Shake hands with the person you are meeting and address her or him by name preceded by "Senora" ou "Senor". Please note, the Spanish people have two surnames, so express both. Use the expression "Usted" when addressing a person, but quite frequently the person will ask you to address him by first name.
When two men know each other well, they hug each other from front while patting each other's back energetically. They can also shake hands by placing the other hand on the forearm of the person opposite to them. Kissing each other readily on the cheek (starting from the left) between man and woman and between two women is quite common.
How to Present Yourself
Start your introduction by saying "Encantado"or "Encantada" if you are a woman, then state your first name and surname.
Business Relations
Spanish people prefer to do business with people they know and take the time to get to know you. The first meeting is often very formal. Afterwards, the relations are more casual and friendly. They prefer speaking face-to-face than written communication and telephonic conversations.The heads of SME rarely speak anything other than Castilian and possibly their regional language. In big companies, English has replaced French. Knowing Castilian or being accompanied by an interpreter is hence necessary.
During the first visit, a low-priced gift (regional souvenir, promotional product or item of the visiting company) is always appreciated and leaves a trace of your visit.
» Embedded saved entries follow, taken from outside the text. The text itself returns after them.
`config.mk`:
```
export PLATFORM = sky130hd
export DESIGN_NAME = lab5_mcore_mem_req_arb
export DESIGN_NICKNAME = d
export VERILOG_FILES = /design/src/rtl/lab5_mcore_mem_req_arb.sv
export SDC_FILE = /design/constraint.sdc
export NUM_CORES = 1
export LEC_CHECK = 0
export ABC_AREA = 1
export BUFFER_PORTS_ARGS = -buffer_cell sky130_fd_sc_hd__buf_2
export CAP_MARGIN = 30
export CELL_PAD_IN_SITES_DETAIL_PLACEMENT = 0
export CELL_PAD_IN_SITES_GLOBAL_PLACEMENT = 1
export CORE_AREA = 2 2 250 252
export DETAILED_ROUTE_END_ITERATION = 10
export DIE_AREA = 0 0 252 254
export HOLD_SLACK_MARGIN = 0.08
export PLACE_DENSITY_LB_ADDON = 0.2
export SKIP_CTS_REPAIR_TIMING = 1
export SLEW_MARGIN = 20
export SYNTH_ARGS = -nofsm -noshare
export SYNTH_HDL_FRONTEND = slang
export SYNTH_SLANG_ARGS = --single-unit
```
`constraint.sdc`:
```
create_clock -name clk -period 6.6 [get_ports clk]
set_clock_uncertainty 0.1 [all_clocks]
set_input_delay 0.66 -clock clk [delete_from_list [all_inputs] [get_ports clk]]
set_output_delay 0.66 -clock clk [all_outputs]
set_load 0.005 [all_outputs]
```
### src/rtl/branch_predictor_sat_counter2.sv
// Next-state function of a 2-bit saturating direction counter.
module sat_counter2
    import branch_predictor_pkg::*;
(
    input  logic [1:0] ctr,
    input  logic       taken,
    output logic [1:0] nxt_c
);

    always_comb begin
        nxt_c = ctr;
        unique case (ctr)
            SNT:     nxt_c = taken ? WNT : SNT;
            WNT:     nxt_c = taken ? WT  : SNT;
            WT:      nxt_c = taken ? ST  : WNT;
            default: nxt_c = taken ? ST  : WT;
        endcase
    end

endmodule

### src/rtl/branch_predictor.sv
// Fetch-stage direction/target predictor with decode-stage check, training
// and redirect for the 5-stage MIPS pipeline.
module branch_predictor
    import branch_predictor_pkg::*;
#(
    parameter int unsigned IDX_W = IDX_W_DEF,
    parameter int unsigned TAG_W = TAG_W_DEF
) (
    input  logic        clk,
    input  logic        rst,
    input  logic [31:0] pcF,
    input  logic        stallD,
    input  logic        flushD,
    input  logic        branchD,
    input  logic        takenD,
    input  logic [31:0] targetD,
    output logic        pred_takenF,
    output logic [31:0] pred_targetF,
    output logic        mispredictD,
    output logic [31:0] redirect_pcD
);

    localparam int unsigned DEPTH = 2 ** IDX_W;

    logic [1:0]       ctr_q   [DEPTH];
    logic [DEPTH-1:0] valid_q;
    logic [TAG_W-1:0] tag_q   [DEPTH];
    logic [31:0]      tgt_q   [DEPTH];

    fd_pred_t         fd_q;

    logic [IDX_W-1:0] idx_f;
    logic [IDX_W-1:0] idx_d;
    logic [TAG_W-1:0] tag_f;
    logic [TAG_W-1:0] tag_d;
    logic [31:0]      pc8_d;
    logic [1:0]       ctr_nxt_c;
    logic             resolve_c;
    logic             alias_c;
    logic             mis_c;

    assign idx_f = pcF[IDX_W+1:2];
    assign tag_f = pcF[IDX_W+TAG_W+1:IDX_W+2];
    assign idx_d = fd_q.pc[IDX_W+1:2];
    assign tag_d = fd_q.pc[IDX_W+TAG_W+1:IDX_W+2];
    assign pc8_d = next_after_slot(fd_q.pc);

    // F lookup reads the pre-update table; no write-to-read bypass
    always_comb begin
        pred_takenF  = ~rst & valid_q[idx_f] & (tag_q[idx_f] == tag_f) & ctr_q[idx_f][1];
        pred_targetF = pred_takenF ? tgt_q[idx_f] : ZeroWord;
    end

    // A stalled D stage neither resolves nor trains; it resolves on release
    assign resolve_c = ~rst & ~stallD & branchD;
    assign alias_c   = ~rst & ~stallD & ~branchD & fd_q.taken;

    always_comb begin
        mis_c        = 1'b0;
        redirect_pcD = ZeroWord;
        if (resolve_c) begin
            mis_c = (takenD != fd_q.taken) |
                    (takenD & fd_q.taken & (targetD != fd_q.target));
            if (mis_c) begin
                redirect_pcD = takenD ? targetD : pc8_d;
            end
        end else if (alias_c) begin
            mis_c        = 1'b1;
            redirect_pcD = pc8_d;
        end
    end

    assign mispredictD = mis_c;

    sat_counter2 u_ctr (
        .ctr   (ctr_q[idx_d]),
        .taken (takenD),
        .nxt_c (ctr_nxt_c)
    );

    // Direction counters, valid bits and the F->D prediction register
    always_ff @(posedge clk) begin
        if (rst) begin
            for (int unsigned i = 0; i < DEPTH; i++) begin
                ctr_q[i] <= WNT;
            end
            valid_q <= '0;
            fd_q    <= '0;
        end else begin
            if (resolve_c) begin
                ctr_q[idx_d] <= ctr_nxt_c;
                if (takenD) begin
                    valid_q[idx_d] <= 1'b1;
                end
            end else if (alias_c) begin
                valid_q[idx_d] <= 1'b0;
            end

            if (flushD) begin
                fd_q <= '0;
            end else if (!stallD) begin
                fd_q <= '{pc: pcF, taken: pred_takenF, target: pred_targetF};
            end
        end
    end

    // Tag/target payload is qualified by valid_q, so it needs no reset
    always_ff @(posedge clk) begin
        if (!rst && resolve_c && takenD) begin
            tag_q[idx_d] <= tag_d;
            tgt_q[idx_d] <= targetD;
        end
    end

endmodule
module nasti_channel_slice #(
  parameter int unsigned N_PORT     = 1,
  parameter int unsigned ID_WIDTH   = 1,
  parameter int unsigned ADDR_WIDTH = 8,
  parameter int unsigned DATA_WIDTH = 8,
  parameter int unsigned USER_WIDTH = 1,
  parameter int unsigned AW_DEPTH   = 1,
  parameter int unsigned W_DEPTH    = 2,
  parameter int unsigned B_DEPTH    = 1,
  parameter int unsigned AR_DEPTH   = 1,
  parameter int unsigned R_DEPTH    = 2
) (
  input  logic                           clk,
  input  logic                           rst,
  // upstream AW
  input  logic [N_PORT-1:0]              s_aw_valid,
  output logic [N_PORT-1:0]              s_aw_ready,
  input  logic [N_PORT*ID_WIDTH-1:0]     s_aw_id,
  input  logic [N_PORT*ADDR_WIDTH-1:0]   s_aw_addr,
  input  logic [N_PORT*8-1:0]            s_aw_len,
  input  logic [N_PORT*3-1:0]            s_aw_size,
  input  logic [N_PORT*2-1:0]            s_aw_burst,
  input  logic [N_PORT-1:0]              s_aw_lock,
  input  logic [N_PORT*4-1:0]            s_aw_cache,
  input  logic [N_PORT*3-1:0]            s_aw_prot,
  input  logic [N_PORT*4-1:0]            s_aw_qos,
  input  logic [N_PORT*4-1:0]            s_aw_region,
  input  logic [N_PORT*USER_WIDTH-1:0]   s_aw_user,
  // upstream W
  input  logic [N_PORT-1:0]              s_w_valid,
  output logic [N_PORT-1:0]              s_w_ready,
  input  logic [N_PORT*DATA_WIDTH-1:0]   s_w_data,
  input  logic [N_PORT*DATA_WIDTH/8-1:0] s_w_strb,
  input  logic [N_PORT-1:0]              s_w_last,
  input  logic [N_PORT*USER_WIDTH-1:0]   s_w_user,
  // upstream B
  output logic [N_PORT-1:0]              s_b_valid,
  input  logic [N_PORT-1:0]              s_b_ready,
  output logic [N_PORT*ID_WIDTH-1:0]     s_b_id,
  output logic [N_PORT*2-1:0]            s_b_resp,
  output logic [N_PORT*USER_WIDTH-1:0]   s_b_user,
  // upstream AR
  input  logic [N_PORT-1:0]              s_ar_valid,
  output logic [N_PORT-1:0]              s_ar_ready,
  input  logic [N_PORT*ID_WIDTH-1:0]     s_ar_id,
  input  logic [N_PORT*ADDR_WIDTH-1:0]   s_ar_addr,
  input  logic [N_PORT*8-1:0]            s_ar_len,
  input  logic [N_PORT*3-1:0]            s_ar_size,
  input  logic [N_PORT*2-1:0]            s_ar_burst,
  input  logic [N_PORT-1:0]              s_ar_lock,
  input  logic [N_PORT*4-1:0]            s_ar_cache,
  input  logic [N_PORT*3-1:0]            s_ar_prot,
  input  logic [N_PORT*4-1:0]            s_ar_qos,
  input  logic [N_PORT*4-1:0]            s_ar_region,
  input  logic [N_PORT*USER_WIDTH-1:0]   s_ar_user,
  // upstream R
  output logic [N_PORT-1:0]              s_r_valid,
  input  logic [N_PORT-1:0]              s_r_ready,
  output logic [N_PORT*ID_WIDTH-1:0]     s_r_id,
  output logic [N_PORT*DATA_WIDTH-1:0]   s_r_data,
  output logic [N_PORT*2-1:0]            s_r_resp,
  output logic [N_PORT-1:0]              s_r_last,
  output logic [N_PORT*USER_WIDTH-1:0]   s_r_user,
  // downstream AW
  output logic [N_PORT-1:0]              m_aw_valid,
  input  logic [N_PORT-1:0]              m_aw_ready,
  output logic [N_PORT*ID_WIDTH-1:0]     m_aw_id,
  output logic [N_PORT*ADDR_WIDTH-1:0]   m_aw_addr,
  output logic [N_PORT*8-1:0]            m_aw_len,
  output logic [N_PORT*3-1:0]            m_aw_size,
  output logic [N_PORT*2-1:0]            m_aw_burst,
  output logic [N_PORT-1:0]              m_aw_lock,
  output logic [N_PORT*4-1:0]            m_aw_cache,
  output logic [N_PORT*3-1:0]            m_aw_prot,
  output logic [N_PORT*4-1:0]            m_aw_qos,
  output logic [N_PORT*4-1:0]            m_aw_region,
  output logic [N_PORT*USER_WIDTH-1:0]   m_aw_user,
  // downstream W
  output logic [N_PORT-1:0]              m_w_valid,
  input  logic [N_PORT-1:0]              m_w_ready,
  output logic [N_PORT*DATA_WIDTH-1:0]   m_w_data,
  output logic [N_PORT*DATA_WIDTH/8-1:0] m_w_strb,
  output logic [N_PORT-1:0]              m_w_last,
  output logic [N_PORT*USER_WIDTH-1:0]   m_w_user,
  // downstream B
  input  logic [N_PORT-1:0]              m_b_valid,
  output logic [N_PORT-1:0]              m_b_ready,
  input  logic [N_PORT*ID_WIDTH-1:0]     m_b_id,
  input  logic [N_PORT*2-1:0]            m_b_resp,
  input  logic [N_PORT*USER_WIDTH-1:0]   m_b_user,
  // downstream AR
  output logic [N_PORT-1:0]              m_ar_valid,
  input  logic [N_PORT-1:0]              m_ar_ready,
  output logic [N_PORT*ID_WIDTH-1:0]     m_ar_id,
  output logic [N_PORT*ADDR_WIDTH-1:0]   m_ar_addr,
  output logic [N_PORT*8-1:0]            m_ar_len,
  output logic [N_PORT*3-1:0]            m_ar_size,
  output logic [N_PORT*2-1:0]            m_ar_burst,
  output logic [N_PORT-1:0]              m_ar_lock,
  output logic [N_PORT*4-1:0]            m_ar_cache,
  output logic [N_PORT*3-1:0]            m_ar_prot,
  output logic [N_PORT*4-1:0]            m_ar_qos,
  output logic [N_PORT*4-1:0]            m_ar_region,
  output logic [N_PORT*USER_WIDTH-1:0]   m_ar_user,
  // downstream R
  input  logic [N_PORT-1:0]              m_r_valid,
  output logic [N_PORT-1:0]              m_r_ready,
  input  logic [N_PORT*ID_WIDTH-1:0]     m_r_id,
  input  logic [N_PORT*DATA_WIDTH-1:0]   m_r_data,
  input  logic [N_PORT*2-1:0]            m_r_resp,
  input  logic [N_PORT-1:0]              m_r_last,
  input  logic [N_PORT*USER_WIDTH-1:0]   m_r_user,
  // status
  output logic [N_PORT-1:0]              idle
);

  localparam int unsigned IW   = ID_WIDTH;
  localparam int unsigned AWD  = ADDR_WIDTH;
  localparam int unsigned DW   = DATA_WIDTH;
  localparam int unsigned SW   = DATA_WIDTH / 8;
  localparam int unsigned UW   = USER_WIDTH;
  localparam int unsigned AX_W = IW + AWD + 8 + 3 + 2 + 1 + 4 + 3 + 4 + 4 + UW;
  localparam int unsigned W_W  = DW + SW + 1 + UW;
  localparam int unsigned B_W  = IW + 2 + UW;
  localparam int unsigned R_W  = IW + DW + 2 + 1 + UW;

  // Elaboration-time parameter checks.
  if (USER_WIDTH == 0) begin : g_chk_user
    $fatal(1, "nasti_channel_slice: USER_WIDTH must be > 0");
  end
  if (AW_DEPTH > 16 || W_DEPTH > 16 || B_DEPTH > 16 || AR_DEPTH > 16 || R_DEPTH > 16)
  begin : g_chk_depth
    $fatal(1, "nasti_channel_slice: channel depth exceeds 16");
  end

  for (genvar p = 0; p < int'(N_PORT); p++) begin : g_port
    logic [AX_W-1:0] aw_x, aw_y, ar_x, ar_y;
    logic [W_W-1:0]  w_x, w_y;
    logic [B_W-1:0]  b_x, b_y;
    logic [R_W-1:0]  r_x, r_y;
    logic            aw_empty, w_empty, b_empty, ar_empty, r_empty;

    // Beat packing: fields carried unmodified in a fixed order.
    assign aw_x = {s_aw_id[p*IW +: IW], s_aw_addr[p*AWD +: AWD], s_aw_len[p*8 +: 8],
                   s_aw_size[p*3 +: 3], s_aw_burst[p*2 +: 2], s_aw_lock[p],
                   s_aw_cache[p*4 +: 4], s_aw_prot[p*3 +: 3], s_aw_qos[p*4 +: 4],
                   s_aw_region[p*4 +: 4], s_aw_user[p*UW +: UW]};
    assign {m_aw_id[p*IW +: IW], m_aw_addr[p*AWD +: AWD], m_aw_len[p*8 +: 8],
            m_aw_size[p*3 +: 3], m_aw_burst[p*2 +: 2], m_aw_lock[p],
            m_aw_cache[p*4 +: 4], m_aw_prot[p*3 +: 3], m_aw_qos[p*4 +: 4],
            m_aw_region[p*4 +: 4], m_aw_user[p*UW +: UW]} = aw_y;

    assign ar_x = {s_ar_id[p*IW +: IW], s_ar_addr[p*AWD +: AWD], s_ar_len[p*8 +: 8],
                   s_ar_size[p*3 +: 3], s_ar_burst[p*2 +: 2], s_ar_lock[p],
                   s_ar_cache[p*4 +: 4], s_ar_prot[p*3 +: 3], s_ar_qos[p*4 +: 4],
                   s_ar_region[p*4 +: 4], s_ar_user[p*UW +: UW]};
    assign {m_ar_id[p*IW +: IW], m_ar_addr[p*AWD +: AWD], m_ar_len[p*8 +: 8],
            m_ar_size[p*3 +: 3], m_ar_burst[p*2 +: 2], m_ar_lock[p],
            m_ar_cache[p*4 +: 4], m_ar_prot[p*3 +: 3], m_ar_qos[p*4 +: 4],
            m_ar_region[p*4 +: 4], m_ar_user[p*UW +: UW]} = ar_y;

    assign w_x = {s_w_data[p*DW +: DW], s_w_strb[p*SW +: SW], s_w_last[p],
                  s_w_user[p*UW +: UW]};
    assign {m_w_data[p*DW +: DW], m_w_strb[p*SW +: SW], m_w_last[p],
            m_w_user[p*UW +: UW]} = w_y;

    assign b_x = {m_b_id[p*IW +: IW], m_b_resp[p*2 +: 2], m_b_user[p*UW +: UW]};
    assign {s_b_id[p*IW +: IW], s_b_resp[p*2 +: 2], s_b_user[p*UW +: UW]} = b_y;

    assign r_x = {m_r_id[p*IW +: IW], m_r_data[p*DW +: DW], m_r_resp[p*2 +: 2],
                  m_r_last[p], m_r_user[p*UW +: UW]};
    assign {s_r_id[p*IW +: IW], s_r_data[p*DW +: DW], s_r_resp[p*2 +: 2],
            s_r_last[p], s_r_user[p*UW +: UW]} = r_y;

    nasti_channel_slice_fifo #(.WIDTH(AX_W), .DEPTH(AW_DEPTH)) u_aw (
      .clk(clk), .rst(rst),
      .x_valid(s_aw_valid[p]), .x_ready(s_aw_ready[p]), .x_data(aw_x),
      .y_valid(m_aw_valid[p]), .y_ready(m_aw_ready[p]), .y_data(aw_y),
      .empty(aw_empty));

    nasti_channel_slice_fifo #(.WIDTH(W_W), .DEPTH(W_DEPTH)) u_w (
      .clk(clk), .rst(rst),
      .x_valid(s_w_valid[p]), .x_ready(s_w_ready[p]), .x_data(w_x),
      .y_valid(m_w_valid[p]), .y_ready(m_w_ready[p]), .y_data(w_y),
      .empty(w_empty));

    nasti_channel_slice_fifo #(.WIDTH(B_W), .DEPTH(B_DEPTH)) u_b (
      .clk(clk), .rst(rst),
      .x_valid(m_b_valid[p]), .x_ready(m_b_ready[p]), .x_data(b_x),
      .y_valid(s_b_valid[p]), .y_ready(s_b_ready[p]), .y_data(b_y),
      .empty(b_empty));

    nasti_channel_slice_fifo #(.WIDTH(AX_W), .DEPTH(AR_DEPTH)) u_ar (
      .clk(clk), .rst(rst),
      .x_valid(s_ar_valid[p]), .x_ready(s_ar_ready[p]), .x_data(ar_x),
      .y_valid(m_ar_valid[p]), .y_ready(m_ar_ready[p]), .y_data(ar_y),
      .empty(ar_empty));

    nasti_channel_slice_fifo #(.WIDTH(R_W), .DEPTH(R_DEPTH)) u_r (
      .clk(clk), .rst(rst),
      .x_valid(m_r_valid[p]), .x_ready(m_r_ready[p]), .x_data(r_x),
      .y_valid(s_r_valid[p]), .y_ready(s_r_ready[p]), .y_data(r_y),
      .empty(r_empty));

    assign idle[p] = aw_empty & w_empty & b_empty & ar_empty & r_empty;
  end

endmodule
For Christmas and New Year Holidays, Spanish companies send their customers baskets of assorted food, of more or less high value.
Business Communication
Apart from conversations in person and over the phone which are still to be preferred, e-mail communication is developing rapidly since the Spanish Postal Service is slow. It is very important to create a personal relationship of trust with the person you speak to. You can be interrupted when you speak. This is not an insult, but shows that the person is interested in what you say. In general, negotiations are long.
Dress Code
The Spanish are very particular about the sartorial aspect of the persons they talk to (professional or social level). Bright colors are not appreciated. In summer, a little relaxation in one's clothes is admitted: «taking off» one's jacket, removing the tie, etc. You are welcome to copy the appearance of the local person you speak to, all the while maintaining a small degree of etiquette in addition, as a mark of respect.
Visiting Cards
Professional visiting cards are a must. You are «nothing» if you do not present one right at the beginning of the conversation. A plus: the backside of the card in Castilian which will be presented by this side to the person you are meeting.